On Monday, 18th June 2018 BinaryLane experienced a kernel-panic on seventeen of its host nodes. The outages started just after 20:00 AEST and were fully resolved by 22:00 AEST. The outage duration on individual host nodes varied between approximately 30 minutes and 45 minutes.
BinaryLane’s fleet of host nodes are Linux servers. From time to time, new releases are made of the linux kernel that address exploits and other issues that could affect the security of our systems. Typically, installing an updated linux kernel requires a full reboot of the host node, which is undesirable.

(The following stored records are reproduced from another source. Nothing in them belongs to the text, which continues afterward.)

### src/rtl/sum_arbiter_pkg.sv
// Shared types and default sizing for the round-robin adder arbiter.
package sum_arb_pkg;

    localparam int DEF_W       = 12;
    localparam int DEF_N       = 4;
    localparam int DEF_TIMEOUT = 8;

    typedef enum logic [1:0] {
        IDLE,
        ISSUE,
        WAIT,
        RESP
    } state_t;

endpackage

### src/rtl/sum_arbiter_if.sv
// Requester-side bus of the arbiter: per-requester operands in, one-hot accept and response out.
interface sum_arbiter_if
    import sum_arb_pkg::*;
#(
    parameter int W = DEF_W,
    parameter int N = DEF_N
);

    logic [N-1:0]        req_valid;
    logic [N-1:0][W-1:0] req_a;
    logic [N-1:0][W-1:0] req_b;
    logic [N-1:0]        req_ready;
    logic [N-1:0]        rsp_valid;
    logic [W-1:0]        rsp_data;
    logic                rsp_err;

    modport master (
        output req_valid, req_a, req_b,
        input  req_ready, rsp_valid, rsp_data, rsp_err
    );

    modport slave (
        input  req_valid, req_a, req_b,
        output req_ready, rsp_valid, rsp_data, rsp_err
    );

endinterface

### src/rtl/sum_arbiter_rr_pick.sv
// Combinational round-robin picker: first set request at or after ptr, wrapping to 0.
module rr_pick
    import sum_arb_pkg::*;
#(
    parameter int  N  = DEF_N,
    localparam int IW = $clog2(N)
) (
    input  logic [N-1:0]  req,
    input  logic [IW-1:0] ptr,
    output logic [N-1:0]  grant,
    output logic [IW-1:0] idx,
    output logic          any
);

    int j;

    always_comb begin
        // NOTE: every output gets a default before the loop so no path leaves it unassigned (no latch).
        grant = '0;
        idx   = '0;
        any   = 1'b0;
        j     = 0;
        for (int k = 0; k < N; k++) begin
            j = int'(ptr) + k;
            if (j >= N) j = j - N;
            if (!any && req[j]) begin
                any      = 1'b1;
                grant[j] = 1'b1;
                idx      = IW'(j);
            end
        end
    end

endmodule

### src/rtl/sum_arbiter.sv
// Round-robin arbiter sharing one external adder among N requesters.
// Optional WAIT timeout abort is enabled by defining ARB_TIMEOUT_EN.
module sum_arbiter
    import sum_arb_pkg::*;
#(
    parameter int W       = DEF_W,
    parameter int N       = DEF_N,
    parameter int TIMEOUT = DEF_TIMEOUT
) (
    input  logic         clk,
    input  logic         rst_n,
    sum_arbiter_if.slave bus,
    output logic         add_start,
    output logic [W-1:0] add_a,
    output logic [W-1:0] add_b,
    input  logic [W-1:0] add_y,
    input  logic         add_valid,
    output logic         busy
);

    localparam int IW = $clog2(N);

    state_t        state_q, state_d;
    logic [IW-1:0] ptr_q, ptr_d;
    logic [IW-1:0] grant_q, grant_d;
    logic [W-1:0]  add_a_q, add_a_d;
    logic [W-1:0]  add_b_q, add_b_d;
    logic          add_start_q, add_start_d;
    logic [N-1:0]  rsp_valid_q, rsp_valid_d;
    logic [W-1:0]  rsp_data_q, rsp_data_d;

    logic [N-1:0]  pick_grant;
    logic [IW-1:0] pick_idx;
    logic          pick_any;

`ifdef ARB_TIMEOUT_EN
    localparam int CW = $clog2(TIMEOUT + 1);
    logic [CW-1:0] cnt_q, cnt_d;
    logic          rsp_err_q, rsp_err_d;
`else
    logic unused_timeout;
    assign unused_timeout = (TIMEOUT == 0);
`endif

    rr_pick #(.N(N)) u_pick (
        .req   (bus.req_valid),
        .ptr   (ptr_q),
        .grant (pick_grant),
        .idx   (pick_idx),
        .any   (pick_any)
    );

    // Accept is combinational from IDLE and forced low while reset is asserted.
    assign bus.req_ready = (rst_n && state_q == IDLE) ? pick_grant : '0;

    always_comb begin
        state_d     = state_q;
        ptr_d       = ptr_q;
        grant_d     = grant_q;
        add_a_d     = add_a_q;
        add_b_d     = add_b_q;
        add_start_d = 1'b0;
        rsp_valid_d = '0;
        rsp_data_d  = rsp_data_q;
`ifdef ARB_TIMEOUT_EN
        cnt_d       = cnt_q;
        rsp_err_d   = 1'b0;
`endif
        unique case (state_q)
            IDLE: begin
                if (pick_any) begin
                    grant_d     = pick_idx;
                    add_a_d     = bus.req_a[pick_idx];
                    add_b_d     = bus.req_b[pick_idx];
                    add_start_d = 1'b1;
                    state_d     = ISSUE;
                end
            end
            ISSUE: begin
                state_d = WAIT;
`ifdef ARB_TIMEOUT_EN
                cnt_d   = '0;
`endif
            end
            WAIT: begin
                if (add_valid) begin
                    rsp_data_d           = add_y;
                    rsp_valid_d[grant_q] = 1'b1;
                    state_d              = RESP;
                end
`ifdef ARB_TIMEOUT_EN
                else if (cnt_q == CW'(TIMEOUT - 1)) begin
                    rsp_data_d           = '0;
                    rsp_err_d            = 1'b1;
                    rsp_valid_d[grant_q] = 1'b1;
                    state_d              = RESP;
                end else begin
                    cnt_d = cnt_q + CW'(1);
                end
`endif
            end
            RESP: begin
                ptr_d   = (grant_q == IW'(N - 1)) ? '0 : grant_q + IW'(1);
                state_d = IDLE;
            end
            default: state_d = IDLE;
        endcase
    end

    always_ff @(posedge clk or negedge rst_n) begin
        if (!rst_n) begin
            state_q     <= IDLE;
            ptr_q       <= '0;
            grant_q     <= '0;
            add_a_q     <= '0;
            add_b_q     <= '0;
            add_start_q <= 1'b0;
            rsp_valid_q <= '0;
            rsp_data_q  <= '0;
`ifdef ARB_TIMEOUT_EN
            cnt_q       <= '0;
            rsp_err_q   <= 1'b0;
`endif
        end else begin
            // NOTE: non-blocking so every flop samples the pre-edge values of the others.
            state_q     <= state_d;
            ptr_q       <= ptr_d;
            grant_q     <= grant_d;
            add_a_q     <= add_a_d;
            add_b_q     <= add_b_d;
            add_start_q <= add_start_d;
            rsp_valid_q <= rsp_valid_d;
            rsp_data_q  <= rsp_data_d;
`ifdef ARB_TIMEOUT_EN
            cnt_q       <= cnt_d;
            rsp_err_q   <= rsp_err_d;
`endif
        end
    end

    assign add_start     = add_start_q;
    assign add_a         = add_a_q;
    assign add_b         = add_b_q;
    assign busy          = (state_q != IDLE);
    assign bus.rsp_valid = rsp_valid_q;
    assign bus.rsp_data  = rsp_data_q;
`ifdef ARB_TIMEOUT_EN
    assign bus.rsp_err   = rsp_err_q;
`else
    assign bus.rsp_err   = 1'b0;
`endif

endmodule

### src/flat_wrapper.sv
// flat-port wrapper written by rule: the top's interface ports become plain ports
module sum_arbiter_flat import sum_arb_pkg::*;
#(
    parameter int W       = DEF_W,
    parameter int N       = DEF_N,
    parameter int TIMEOUT = DEF_TIMEOUT
)
  (clk, rst_n, add_start, add_a, add_b, add_y, add_valid, busy, bus_req_valid, bus_req_a, bus_req_b, bus_req_ready, bus_rsp_valid, bus_rsp_data, bus_rsp_err);
  sum_arbiter_if #(.W(W), .N(N)) bus_i ();
  input  logic clk;
  input  logic rst_n;
  output logic add_start;
  output logic [W-1:0] add_a;
  output logic [W-1:0] add_b;
  input  logic [W-1:0] add_y;
  input  logic add_valid;
  output logic busy;
  input wire logic [$bits(bus_i.req_valid)-1:0] bus_req_valid;
  input wire logic [$bits(bus_i.req_a)-1:0] bus_req_a;
  input wire logic [$bits(bus_i.req_b)-1:0] bus_req_b;
  output wire logic [$bits(bus_i.req_ready)-1:0] bus_req_ready;
  output wire logic [$bits(bus_i.rsp_valid)-1:0] bus_rsp_valid;
  output wire logic [$bits(bus_i.rsp_data)-1:0] bus_rsp_data;
  output wire logic [$bits(bus_i.rsp_err)-1:0] bus_rsp_err;
  assign bus_i.req_valid = bus_req_valid;
  assign bus_i.req_a = bus_req_a;
  assign bus_i.req_b = bus_req_b;
  assign bus_req_ready = bus_i.req_ready;
  assign bus_rsp_valid = bus_i.rsp_valid;
  assign bus_rsp_data = bus_i.rsp_data;
  assign bus_rsp_err = bus_i.rsp_err;
  sum_arbiter #(.W(W), .N(N), .TIMEOUT(TIMEOUT)) u_core (.clk(clk), .rst_n(rst_n), .bus(bus_i), .add_start(add_start), .add_a(add_a), .add_b(add_b), .add_y(add_y), .add_valid(add_valid), .busy(busy));
endmodule
### config.mk
export PLATFORM = sky130hd
export DESIGN_NAME = sum_arbiter_flat
export DESIGN_NICKNAME = d
export VERILOG_FILES = /design/src/rtl/sum_arbiter_pkg.sv /design/src/rtl/sum_arbiter_if.sv /design/src/rtl/sum_arbiter_rr_pick.sv /design/src/rtl/sum_arbiter.sv /design/src/flat_wrapper.sv
export SDC_FILE = /design/constraint.sdc
export NUM_CORES = 1
export LEC_CHECK = 0
export CORE_MARGIN = 2
export CORE_UTILIZATION = 36
export CTS_BUF_LIST = sky130_fd_sc_hd__clkbuf_16
export DETAILED_ROUTE_END_ITERATION = 6
export GPL_ROUTABILITY_DRIVEN = 0
export GPL_TIMING_DRIVEN = 0
export PLACE_DENSITY_LB_ADDON = 0.05
export SYNTH_ARGS = -nofsm -noshare
export SYNTH_HDL_FRONTEND = slang
export SYNTH_SLANG_ARGS = --single-unit
### constraint.sdc
create_clock -name clk -period 2.79 [get_ports clk]
set_input_delay 0.6975 -clock clk [delete_from_list [all_inputs] [get_ports clk]]
set_output_delay 0.6975 -clock clk [all_outputs]
set_load 0.1 [all_outputs]
== Word level (Yosys, flattened, before mapping) ==
Cells that the tools add are included.

* Flip-flop bits (word level): 47
* Output and inout bits: 47

* Multiplexer cells: 51
* Reductions and logical operators: 17
* Equality and inequality tests: 6
* $lt $le $gt $ge: 15
* $add $sub $neg: 8
* Bitwise gates (word level): 3

{| class="wikitable"
|+ Operators with widths
! cell !! count
|-
| $ge 32x1->1 const B || 4
|-
| $lt 32x4->1 const B || 4
|-
| $mux 32 || 4
|-
| $bmux 12 s2 || 2
|-
| $mux 4 || 7
|-
| $mux 12 || 2
|-
| $mux 1 || 19
|-
| $mux 2 || 7
|-
| $or 4x4->4 || 3
|-
| $sub 3x3->4 const B || 3
|-
| $demux 1 s2 || 5
|-
| $ge 3x3->1 const B || 3
|-
| $logic_and 1x1->1 || 9
|-
| $bmux 1 s2 || 4
|-
| $pmux 2 s4 || 1
|-
| $add 2x2->3 const B || 2
|-
| $eq 2x2->1 const B || 3
|-
| $lt 2x3->1 const B || 2
|-
| $reduce_and 2->1 || 3
|-
| $sub 2x3->4 const B || 1
|-
| $add 2x1->3 const B || 1
|-
| $ge 2x3->1 const B || 1
|-
| $logic_not 1->1 || 3
|-
| $add 2x1->2 const B || 1
|-
| 6 further kinds || 6
|}

== Longest topological paths before layout ==
Gate-level depths: netlist of the first run.

* Word-level depth: 17
* Depth in mapped cells: 11
* Gate-level depth less buffers: 8

== Cells and area by module ==
Synthesis of the first run repeated with hierarchy kept, for this count alone.

* Cells, all modules: 257
* Area total of the unflattened synthesis: 3,062.9 um2

{| class="wikitable"
|+ By module, submodules not included
! module !! area each (um2) !! cells an instance !! times used
|-
| sum_arbiter || 2,602.5 || 209 || 1
|-
| rr_pick || 460.4 || 48 || 1
|}

== Least setup slack after synthesis of the first run ==
OpenSTA, ideal clock, no wires.

* Kind: register to output
* From: reg u_core.ptr_q[0]
* To: out bus_req_ready[0]
* Path slack: -1,276 ps
* Data arrival time: 3,368 ps
* Cell stages (with the launch flop): 10
* Data required time: 2,092 ps
* Buffers on the path: 2
* Cell sequence: dfrtp_1 > buf_6 > inv_1 > ha_1 > buf_2 > mux4_2 > a21oi_2 > a22o_1 > mux2i_1 > a21oi_1

* Longest elaborated chain between the ends: 16

{| class="wikitable"
|+ Ends and longest elaborated chain
! what !! RTL line !! RTL
|-
| from (decl) || sum_arbiter.sv:24 || <nowiki>logic [IW-1:0] ptr_q, ptr_d;</nowiki>
|-
| from (signal assigned) || sum_arbiter.sv:127 || <nowiki>ptr_q <= ptr_d;</nowiki>
|-
| parallel branches: the longest is 14 deep, another holds $ge 32x1->1 || -- ||
|-
| $mux 4 * || sum_arbiter_rr_pick.sv:26 || <nowiki>if (!any && req[j]) begin</nowiki>
|-
| $mux 4 * || sum_arbiter.sv:54 || <nowiki>assign bus.req_ready = (rst_n && state_q == IDLE) ? pick_grant : '0;</nowiki>
|-
| to (decl) || flat_wrapper.sv:21 || <nowiki>output wire logic [$bits(bus_i.req_ready)-1:0] bus_req_ready;</nowiki>
|}

Mark *: on every way between the ends. The select of a mux whose other input is x is not followed.

== Final worst setup path of the first run ==
* From: reg u_core.ptr_q[0]
* To: out bus_req_ready[3]

Same word-level chain as after synthesis.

A third-party service called KernelCare is available that employs a proprietary “hot-patching” mechanism to update the linux kernel without rebooting the host node. We have utilised KernelCare across our fleet of host nodes for several years.
At approximately 20:10 our internal monitoring indicated a service fault. Initial investigation of the fault found that host node bnecompute03 was offline. IPMI access was used to determine that a kernel panic had occurred, which is unusual but not unheard of.
While waiting for that host node to power-cycle it was observed at 20:25 that host nodes bnecompute09 and melcompute01 were also showing the same fault, and then sydcompute23 at 20:30.
While proceeding with attempting to restore service we checked KernelCare to see if any updates had been made recently; a new update had been released that day (https://groups.google.com/forum/#!topic/kernelcare-ubuntu/r-vaQn3Aeb8) and at 20:35 were working on the premise that the KernelCare update was faulty.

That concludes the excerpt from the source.